Beatty Deanna S, Aoki Lillian R, Graham Olivia J, Yang Bo
Evolution and Ecology Department, University of California, Davis, California, USA.
Data Science Initiative, University of Oregon, Eugene, Oregon, USA.
mSystems. 2021 Dec 21;6(6):e0110621. doi: 10.1128/mSystems.01106-21. Epub 2021 Nov 2.
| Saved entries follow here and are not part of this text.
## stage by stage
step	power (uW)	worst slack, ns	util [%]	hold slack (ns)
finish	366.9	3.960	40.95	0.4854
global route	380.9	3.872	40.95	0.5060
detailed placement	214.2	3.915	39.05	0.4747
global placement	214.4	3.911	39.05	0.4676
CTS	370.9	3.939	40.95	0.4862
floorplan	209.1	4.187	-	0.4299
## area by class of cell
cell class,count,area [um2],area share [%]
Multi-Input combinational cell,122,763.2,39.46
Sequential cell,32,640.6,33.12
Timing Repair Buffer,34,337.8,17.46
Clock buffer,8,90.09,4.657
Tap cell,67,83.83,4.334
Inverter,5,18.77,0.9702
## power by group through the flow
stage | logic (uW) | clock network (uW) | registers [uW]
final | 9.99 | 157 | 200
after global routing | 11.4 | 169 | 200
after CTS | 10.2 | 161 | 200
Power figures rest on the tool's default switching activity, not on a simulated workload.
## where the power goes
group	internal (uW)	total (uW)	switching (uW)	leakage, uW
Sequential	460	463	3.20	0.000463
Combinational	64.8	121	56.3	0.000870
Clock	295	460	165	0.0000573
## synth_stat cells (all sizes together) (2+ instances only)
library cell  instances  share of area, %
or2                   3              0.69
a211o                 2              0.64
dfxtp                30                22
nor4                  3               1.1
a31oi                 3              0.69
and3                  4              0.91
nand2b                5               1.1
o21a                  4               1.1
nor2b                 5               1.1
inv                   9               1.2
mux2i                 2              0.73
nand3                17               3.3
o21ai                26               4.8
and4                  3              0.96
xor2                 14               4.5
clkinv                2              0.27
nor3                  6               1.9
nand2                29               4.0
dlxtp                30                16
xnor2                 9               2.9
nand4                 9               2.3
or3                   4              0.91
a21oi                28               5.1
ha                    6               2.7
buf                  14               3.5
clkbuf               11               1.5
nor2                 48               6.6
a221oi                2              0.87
<file path="flow/config.mk">
export PLATFORM = sky130hd
export DESIGN_NAME = ram_singleport_synch
export DESIGN_NICKNAME = ram_singleport_synch
export VERILOG_FILES = /design/flow/design.v
export SDC_FILE = /design/flow/constraint.sdc
export NUM_CORES = 4
export LEC_CHECK = 1
export CORE_UTILIZATION = 30
export SYNTH_MEMORY_MAX_BITS = 65536
</file>
<file path="flow/constraint.sdc">
current_design ram_singleport_synch

set clk_period 41.4
set clk_io_pct 0.2

create_clock -name clk0 -period $clk_period [get_ports {clk}]

set non_clock_inputs [all_inputs -no_clocks]
set_input_delay [expr $clk_period * $clk_io_pct] -clock clk0 $non_clock_inputs
set_output_delay [expr $clk_period * $clk_io_pct] -clock clk0 [all_outputs]
</file>
<file path="flow/design.v">
module ram_singleport_synch  
	#(
	parameter DATA_WIDTH = 8,
	parameter ADDR_WIDTH = 10
	)
	(
	input wire clk,
	input wire we,
	input wire [DATA_WIDTH-1:0]d,
	input wire [ADDR_WIDTH-1:0] addr,
	output wire [DATA_WIDTH-1:0]q);
	reg [DATA_WIDTH-1:0] ram [2**ADDR_WIDTH-1:0];
	reg [DATA_WIDTH-1:0] data_reg;
	always @(posedge clk)
	begin
		if(we)
			ram[addr] <= d;
		data_reg <= ram[addr];
	end
	assign q = data_reg;
endmodule
</file>
<file path="flow/run.sh">
#!/bin/bash
# OpenROAD 26Q1-2900-gdf79404cd8, Yosys 0.63+post, stock flow scripts
make -C /OpenROAD-flow-scripts/flow DESIGN_CONFIG=/design/flow/config.mk WORK_HOME=/design/flow/orfs finish
</file>
==> results_slide.txt <==
Synthesis and Place & Route Summary

Run status
  – Status: complete, no violations

Setup path
  – CP Depth: 18
  – CP endpoint kind: flop
  – R2r startpoint: ram[375][5]
  – CP dominant cell by count: buf_4
  – Worst r2r dst: data_reg[5]
  – CP cell instances: buf_16, buf_12, buf_4, buf_12, buf_4, buf_4, buf_4, mux2i_1, o22ai_1, nor4_1, buf_4, o2111ai_1, nor3_1, buf_4, nor4_1, a2111oi_2, buf_4, nand4_1
  – Cell family with most CP delay: buffers and inverters
  – CP Data Required Time: 42,420 ps
  – Register-to-register setup slack: about 37,000 ps
  – Worst R2R Path Depth: 9
  – Highest-delay cell along the critical path: a2111oi_2
  – CP peak stage delay: about 1100 ps
  – Worst path bufs/invs: 10
  – Startpoint types: primary input
  – Arr. time, crit path: around 16,000 ps
  – Kind of critical path: primary input to flop
  – Worst-path fanout max: around 77

Cells and area
  – Fill count: roughly 96,000
  – Synthesis-to-finish area growth: 14.0%
  – Proportion of layout cells with a drive suffix above 1: 15.0%
  – Max reg flops: slightly above 8,000
  – Fin cells: between 30,000 and 40,000

Clocking
  – Clock buffer depth: 4
  – Clock sink count: between 8,000 and 9,000
  – Post-CTS setup repair buffer count: 0
  – Worst skew pair latency: approximately 1200 ps
  – H-tree levels: 6
  – PostCTS Resize Cnt: 0
  – CTS buffer count: ~790
  – # hold bufs at CTS: 0
  – Root Buffer: clkbuf_16
  – CTS tree: done
  – CTS clock-pin slew for the worst setup and hold paths: 60 ps

Worst hold path
  – Min-delay src: ram[877][5]
  – Hold WC Path Type: flop to flop
  – Hold EP: data_reg[5]
  – Worst Hold Depth: 6

STA
  – Maximum clock rate: ~67 MHz
  – Fin Clk Skew: approximately 85 ps
  – Final setup vio count: 0
  – Slew HR: under 10%
  – RSZ-0062 raised after global routing: no
  – Actual slew at the worst max-slew pin: 1370 ps
  – Final Max Tran Viols: 0
  – Minimum clock period: ~15,000 ps
  – Tcrit/Tclk final: a little over a third
  – Worst hold margin: 1090 ps
  – Setup TNS: 0 ps
  – Fin. Hold Viols: 0

GRT
  – GRT Overall Usage: between 15 and 20%
  – Largest net degree at the start of global routing: about 120
  – First-pass GRT wire length: roughly 1,300,000 µm
  – Overflow after GRT: 0
  – Initial antenna violation count: about 78
  – Vias in the first global route: around 170k

Flow run
  – Count of tool warnings: about 42
  – Max-Cap Viols: 0

Drt
  – Total Wirelength: between 800,000 and 900,000 µm
  – M1 wire length: ~280,000 µm
  – Wire per inst: around 28 µm
  – Met2 wire length: 400,000 µm
  – Post-route ant nets: 0
  – 1st-iter DRT viols: 10,900
  – Drt drc: 0
  – Top sig layer: met5
  – Vias per Instance: 5.06
  – Vias: 161,000
  – Drt pass-1 iters: 5
  – Met3 wire len: roughly 170,000 µm

Pwr
  – Leak pwr: about 120 nW
  – VDD IR max: between 0.00005 and 0.00006 V
  – PwrDens: ~47 nW/µm²

Floorplan
  – IO Count: 28
  – Core area: 1,050,000 µm²
  – Chip Area: 1,060,000 µm²
  – Die Y: between 1000 and 1500 µm
  – Fp_density: a little under a third
  – Num rows: 376
  – Die width: about 1000 µm

Synth
  – Mapped Avg Cell Area: ~19 µm²
  – #FFs+latches synth: approximately 8,200
  – Syn. warnings: 1
  – Yosys-reported design area after synthesis: roughly 320,000 µm²
  – Post-synth seq share: ~80%
  – Yosys cell count: around 17,000
  – Asr flop ratio synth: 0%
  – Unique cell types: just under 60
  – Post-synth EDFFs: just over 8,000
  – Commonest flop: edfxtp_1
  – Post-synthesis cell count: roughly 17,000
  – Mapped cell area: 316,000 µm²

Placed design
  – Placed Cells: 30,400
  – GPL Wtd Cong: 0.898
  – HPWL after DPL: between 500,000 and 600,000 µm
  – Port bufs: 27
-- final cells by class --
cell class | count | area (µm²) | share of cell area, %
antenna | 99 | 248 | 0.0687
clock buffer | 1010 | 20700 | 5.73
clock inverter | 437 | 4050 | 1.12
inverter | 3 | 21.3 | 0.00590
multi-input combinational | 7381 | 65600 | 18.2
sequential | 8200 | 246000 | 68.3
tap | 14000 | 17500 | 4.85
timing repair buffer | 782 | 6260 | 1.74
-- worst max path at each step --
stage | slack [ps] | from | to
4_1_cts | 26630 | addr[1] | data_reg[2]
5_1_grt | 25980 | addr[1] | data_reg[2]
6_report | 26410 | addr[1] | data_reg[2]
-- cells in the mapped netlist, drive strengths merged, types with 8 or more instances --
master   count  share of area (%)
a2111oi     14              0.045
a211o       13              0.036
a211oi      51               0.12
a21oi       75               0.12
a22o        28              0.078
a22oi      145               0.34
a311oi      10              0.028
a31oi       34              0.067
buf        621                1.1
clkbuf     459               0.54
dfxtp        8              0.051
edfxtp    8192                 78
mux2        15              0.053
mux2i     2684                8.5
mux4       748                5.3
nand2      231               0.27
nand2b      15              0.030
nand3       23              0.036
nand4       15              0.030
nor2      1385                1.6
nor3       174               0.28
nor4       195               0.39
o2111ai    106               0.29
o211ai      67               0.16
o21ai      127               0.20
o22a        12              0.033
o22ai     1098                2.2
o31ai       19              0.045
or4         31              0.075
-- worst register-to-register path, cell delays in order (launching register included) --
cell	delay, ps
edfxtp_1	350
mux2i_1	190
o22ai_1	130
nor4_1	700
o2111ai_1	280
nor3_1	760
nor4_1	300
a2111oi_2	1240
buf_4	340
nand4_1	110
-- through the flow --
step           worst slack [ps]  instance area, µm²  utilization, %  power [mW]
3_5_place_dp              25430              336000            32.0        10.1
4_1_cts                   26630              360000            34.3        16.9
5_1_grt                   25980              360000            34.3        17.3
2_1_floorplan             30240              316000               -        9.69
6_report                  26410              361000            34.4        16.8
3_3_place_gp              25170              335000            32.0        10.1
-- layout by cell type, fill, tap and decap left out, types with 99 or more instances in the layout --
cell type / n
buf_4: 731
diode_2: 99
a22oi_1: 145
nor3_1: 163
o2111ai_1: 106
nor4_1: 178
clkinv_2: 111
mux4_2: 748
nor2_1: 1376
o22ai_1: 1098
clkbuf_16: 792
nand2_1: 198
clkinv_1: 213
clkbuf_1: 214
o21ai_0: 125
mux2i_1: 2684
edfxtp_1: 8192
-- layer usage --
metal  track usage [%]  vias up
met4              5.77      175
met5              1.82        -
li1                  -    68900
met1              18.7    81200
met2              25.4     9463
met3              16.0     1659
-- cell families (layout without fill, tap and decap cells) --
kind of cell / after synthesis / in the layout / share of synthesized area (%)
compound gates: 1817 / 1817 / 3.79
buf+inv: 1083 / 2232 / 1.62
flops: 8200 / 8200 / 77.8
mux: 3447 / 3447 / 13.9
other cells: 0 / 99 / 0
simple gates: 2117 / 2117 / 2.87
-- where the power goes --
| part | leakage [nW] | switching (mW) | internal, mW |
|---|---|---|---|
| registers | 73.7 | 0.0116 | 9.14 |
| logic | 30.0 | 0.542 | 0.231 |
| clock network | 12.0 | 3.08 | 3.84 |
No activity file was given, so power comes from the tool's default toggle rates.
===== config.mk =====
export PLATFORM = sky130hd
export DESIGN_NAME = ram_dualport_synch
export DESIGN_NICKNAME = ram_dualport_synch
export VERILOG_FILES = /design/flow/design.v
export SDC_FILE = /design/flow/constraint.sdc
export NUM_CORES = 4
export LEC_CHECK = 1
export CORE_UTILIZATION = 30
export SYNTH_MEMORY_MAX_BITS = 65536

===== constraint.sdc =====
current_design ram_dualport_synch

set clk_period 76.1
set clk_io_pct 0.2

create_clock -name clk0 -period $clk_period [get_ports {clk}]

set non_clock_inputs [all_inputs -no_clocks]
set_input_delay [expr $clk_period * $clk_io_pct] -clock clk0 $non_clock_inputs
set_output_delay [expr $clk_period * $clk_io_pct] -clock clk0 [all_outputs]

===== design.v =====
module ram_dualport_synch  
	#(parameter DATA_WIDTH = 8,
	parameter ADDR_WIDTH = 10)
	(
	input wire clk,
	input wire we_a, we_b,
	input wire [DATA_WIDTH-1:0] d_a, d_b,
	input wire [ADDR_WIDTH-1:0] addr_a,addr_b,
	output wire [DATA_WIDTH-1:0] q_a, q_b);
	reg [DATA_WIDTH-1:0] ram [2**ADDR_WIDTH-1:0];
	reg [DATA_WIDTH-1:0] data_reg_a, data_reg_b;
	always @ (posedge clk)
	begin
		if(we_a)
			begin
				ram[addr_a] <= d_a;
				data_reg_a <= d_a;
			end
		else
		data_reg_a <= ram[addr_a];
	end
	always @ (posedge clk)
	begin
		if(we_b)
			begin
				ram[addr_b] <= d_b;
				data_reg_b <= d_b;
			end
		else
			data_reg_b <= ram[addr_b];
	end
	assign q_a = data_reg_a;  
	assign q_b = data_reg_b;  
endmodule

===== run.sh =====
#!/bin/bash
# OpenROAD 26Q1-2900-gdf79404cd8, Yosys 0.63+post, stock flow scripts
make -C /OpenROAD-flow-scripts/flow DESIGN_CONFIG=/design/flow/config.mk WORK_HOME=/design/flow/orfs finish

==> results_tabular.tex <==
% Yosys + OpenROAD metrics
\begin{tabular}{lr}
\hline
Metric & Value \\
\hline
\multicolumn{2}{l}{\textbf{Pwr}} \\
Maximum VDD drop & approximately 0.000019 V \\
Switching pwr & around 3.1 mW \\
Pwr per Cell Area & a little over 20 nW/um\^{}2 \\
Fraction of power spent switching nets & a little over a quarter \\
Share of power burned in the clock network & between 40\% and 50\% \\
Gate power share & 12.2\% \\
Cell leakage power & roughly 190 nW \\
Cell internal power dissipation & between 8 and 9 mW \\
Power share of the sequential group & 43.4\% \\
\multicolumn{2}{l}{\textbf{Critical path}} \\
Endpoint required time on the critical path & around 77 ns \\
Highest net fanout along the worst path & 37 \\
Class of the most critical setup path & input port to register \\
Setup crit end kind & register \\
Startpoint type of the worst setup path & input port \\
Crit path DAT & between 20 and 25 ns \\
\multicolumn{2}{l}{\textbf{Detailed routing}} \\
DRC & 0 \\
Average routed wire per standard cell & between 50 and 60 um \\
Detail-routed via count per cell & roughly 6.3 \\
Overall routed net length & about 3100000 um \\
Via Count & slightly below 400k \\
Pre-antenna DRT Iters & 10 \\
DR iter-0 viols & between 30000 and 40000 \\
Routed Antenna Nets & 1 \\
\multicolumn{2}{l}{\textbf{Clock network}} \\
Clock transition at the register clock pins on the worst setup and hold paths after CTS & approximately 0.060 ns \\
Clk sinks & roughly 8000 \\
Total of cells resized after clock tree synthesis & 0 \\
CTS root buffer & sky130\_fd\_sc\_hd\_\_clkbuf\_16 \\
Clock buffer count from CTS & $\sim$1100 \\
CTS hold repair buffers & 0 \\
Skew-Pair Late Insertion Delay & roughly 1.4 ns \\
Post CTS Setup Buffer Count & 0 \\
Maximum number of buffers from clock root to sink & 6 \\
TritonCTS clock tree & done \\
Htree depth & 7 \\
\multicolumn{2}{l}{\textbf{Placement}} \\
Final weighted congestion of routability-driven global placement & between 1 and 1.5 \\
Port bufs & around 54 \\
Placed wire-length estimate after detailed placement & roughly 2200000 um \\
\multicolumn{2}{l}{\textbf{Die}} \\
Chip Height & 1275 um \\
Area of the placeable core & around 1600000 um\^{}2 \\
Number of top-level pins & between 50 and 60 \\
Chip area & 1626000 um\^{}2 \\
Cell Rows & about 470 \\
Effective utilization at floorplan & roughly 30\% \\
Die X & around 1300 um \\
\multicolumn{2}{l}{\textbf{Cells and area}} \\
Final design utilization & approximately a third \\
Relative area change from synthesis to final layout & 14.55\% \\
Share of layout cells above drive strength 1 & about a third \\
\multicolumn{2}{l}{\textbf{STA}} \\
Setup tns final & 0 ns \\
RSZ-0062 raised after global routing & false \\
Max-slew headroom & -3.961\% \\
Period minus WS final & approximately 23 ns \\
Max frequency & $\sim$43 MHz \\
Post-route clock skew & a little over 0.1 ns \\
Post-route fraction of the period consumed by the critical path & between 30 and 40\% \\
Number of hold violations in the final report & 0 \\
Final tally of setup violations & 0 \\
Transition at the pin with the smallest max-transition slack & $\sim$1.6 ns \\
Final max-slew violation count & 14 \\
\multicolumn{2}{l}{\textbf{Run}} \\
Count of warning messages emitted by the tools & 30 \\
Maxcap violations & 4 \\
\multicolumn{2}{l}{\textbf{Logic synthesis}} \\
Unique cell type count in the Yosys netlist & roughly 80 \\
Average cell area after synthesis & roughly 13 um\^{}2 \\
Post-synth ARST share & 0\% \\
Most used flip-flop cell after synthesis & sky130\_fd\_sc\_hd\_\_edfxtp\_1 \\
Post-synthesis cell count & between 30000 and 40000 \\
Cell area after synthesis & a little under 500000 um\^{}2 \\
Part of the Yosys area used for sequential elements & 50.64\% \\
Total of warnings raised by yosys & 1 \\
Register bit total from synthesis & about 8000 \\
Post-synth EDFFs & around 8000 \\
Cells in synth\_stat.txt & 38420 \\
Yosys synthesis chip area & between 400000 and 500000 um\^{}2 \\
\multicolumn{2}{l}{\textbf{GRT}} \\
Maximum number of pins on one net before global-route repair & between 90 and 100 \\
Number of global-route vias before repair & 382400 \\
Remaining global-route overflow & 0 \\
Global Route Usage Sum & around 40\% \\
Wire length of the first global-routing pass & slightly below 4000000 um \\
Antenna violations before repair & approximately 500 \\
\multicolumn{2}{l}{\textbf{Status}} \\
Violations in the final reports & antenna rules, capacitance limit, slew limit \\
Result of the run & finished with violations \\
\multicolumn{2}{l}{\textbf{Worst hold path}} \\
Tightest Hold Check Type & register to register \\
\hline
\end{tabular}
[layer usage]
layer	share of wire, %	track usage (%)	vias up
met5	0.41	6.374	-
met4	9.5	31.07	395
met3	18	31.62	8039
met2	40	50.14	31170
met1	32	40.81	196000
li1	-	-	151100
[placed cells by master (no fill, tap or decap), types with 206 or more instances in the layout]
| cell | count |
|---|---|
| sky130_fd_sc_hd__a22oi_1 | 228 |
| sky130_fd_sc_hd__buf_4 | 3018 |
| sky130_fd_sc_hd__clkbuf_16 | 1136 |
| sky130_fd_sc_hd__clkinv_1 | 206 |
| sky130_fd_sc_hd__diode_2 | 1112 |
| sky130_fd_sc_hd__edfxtp_1 | 8192 |
| sky130_fd_sc_hd__mux2_2 | 6165 |
| sky130_fd_sc_hd__mux2i_1 | 6152 |
| sky130_fd_sc_hd__mux4_2 | 1032 |
| sky130_fd_sc_hd__nand2_1 | 2821 |
| sky130_fd_sc_hd__nand3_1 | 234 |
| sky130_fd_sc_hd__nor2_1 | 574 |
| sky130_fd_sc_hd__nor2_2 | 538 |
| sky130_fd_sc_hd__nor4_1 | 526 |
| sky130_fd_sc_hd__o21ai_0 | 2652 |
| sky130_fd_sc_hd__o22ai_1 | 3441 |
[path summary, 6_finish.rpt]
path | depth (start not counted) | startpoint | to | slack, ns
setup reg to reg | 7 | ram[382][5]$_DFFE_PP_ | data_reg_b[5]$_DFF_P_ | 70.55
hold reg to reg | 6 | ram[129][3]$_DFFE_PP_ | data_reg_b[3]$_DFF_P_ | 1.26
hold / removal | 6 | ram[129][3]$_DFFE_PP_ | data_reg_b[3]$_DFF_P_ | 1.26
setup / recovery | 18 | addr_b[1] | data_reg_b[0]$_DFF_P_ | 53.06
[area by class of cell]
class | instances | area, um^2
clock buffers | 1335 | 29180
diodes | 1112 | 2783
flip-flops and latches | 8208 | 246300
inverters | 15 | 123.9
clock inverters | 491 | 4453
multi-input cells | 25680 | 222200
well taps | 21570 | 26990
repair buffers | 3163 | 25140
fillers | 155200 | 1060000
[synthesized netlist by cell type, drive strengths merged, types with 53 or more instances]
cell	number	area, um^2
nor3	190	955.9
a22oi	230	1727
o21ai	2679	13410
o22ai	3447	21560
clkbuf	2676	10040
a31oi	94	588.1
nand2	2915	10970
nor4	535	3347
o211ai	54	410.4
nand3	236	1186
o2111ai	53	464.2
mux2	6165	69420
nand4	66	419.2
a211oi	109	823.3
nor2	1171	5727
a21oi	140	700.7
buf	1839	9917
edfxtp	8192	246000
mux2i	6153	61590
mux4	1041	23480
[cells by family after synthesis]
kind of cell,Yosys count,synth area share (%)
buffers and inverters,4531,4.118
AND-OR/OR-AND,7016,8.543
multiplexers,13360,31.76
flip-flops,8208,50.64
AND/OR/NAND/NOR,5302,4.938
[critical path, stage by stage]
cell and delay [ns]:
sky130_fd_sc_hd__buf_16 0.28, sky130_fd_sc_hd__buf_4 0.57, sky130_fd_sc_hd__buf_4 0.55, sky130_fd_sc_hd__buf_4 0.55, sky130_fd_sc_hd__buf_4 0.58, sky130_fd_sc_hd__buf_4 0.57, sky130_fd_sc_hd__buf_4 0.68, sky130_fd_sc_hd__buf_4 0.64
sky130_fd_sc_hd__buf_4 0.67, sky130_fd_sc_hd__mux2i_1 0.32, sky130_fd_sc_hd__o22ai_1 0.13, sky130_fd_sc_hd__nor4_1 0.62, sky130_fd_sc_hd__a21oi_1 0.18, sky130_fd_sc_hd__buf_4 0.21, sky130_fd_sc_hd__a2111o_1 0.45, sky130_fd_sc_hd__nor4_1 1.05
sky130_fd_sc_hd__nand4_1 0.23, sky130_fd_sc_hd__o32a_1 0.41
[through the flow]
step           cells  total power [mW]  hold slack [ns]  worst slack, ns  cell area [um^2]
2_1_floorplan  38420             5.743           0.7845            57.73            486400
3_3_place_gp   58620             6.405            1.213            51.87            520500
3_5_place_dp   58640             6.410            1.223            51.95            520700
4_1_cts        60460             11.44            1.218            53.34            554400
5_1_grt        60990             11.66            1.295            53.19            555700
6_report       61580             11.50            1.260            53.06            557200
[flip-flops by register name, summed over array words and instances (netlist names)]
name,count
ram,8192
data_reg_a,8
data_reg_b,8
[power by group through the flow]
stage / Sequential [mW] / Combinational (mW) / Clock (mW)
CTS: 4.99 / 1.33 / 5.12
global route: 4.99 / 1.39 / 5.28
finish: 4.99 / 1.40 / 5.11
Power figures rest on the tool's default switching activity, not on a simulated workload.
Coupling remote sensing with microbial omics-based approaches provides a promising new frontier for scientists to scale microbial interactions across space and time. These data-rich, interdisciplinary methods allow us to better understand interactions between microbial communities and their environments and, in turn, their impact on ecosystem structure and function. Here, we highlight current and novel examples of applying remote sensing, machine learning, spatial statistics, and omics data approaches to marine, aquatic, and terrestrial systems. We emphasize the importance of integrating biochemical and spatiotemporal environmental data to move toward a predictive framework of microbiome interactions and their ecosystem-level effects. Finally, we emphasize lessons learned from our collaborative research with recommendations to foster productive and interdisciplinary teamwork.
将遥感技术与基于微生物组学的方法相结合,为科学家在时空尺度上拓展微生物相互作用的研究提供了一个充满希望的新领域。这些数据丰富的跨学科方法使我们能够更好地理解微生物群落与其环境之间的相互作用,进而了解它们对生态系统结构和功能的影响。在这里,我们重点介绍将遥感、机器学习、空间统计学和组学数据方法应用于海洋、水生和陆地系统的当前实例和新实例。我们强调整合生化和时空环境数据对于构建微生物群落相互作用及其生态系统水平效应的预测框架的重要性。最后,我们强调从合作研究中吸取的经验教训,并提出促进富有成效的跨学科团队合作的建议。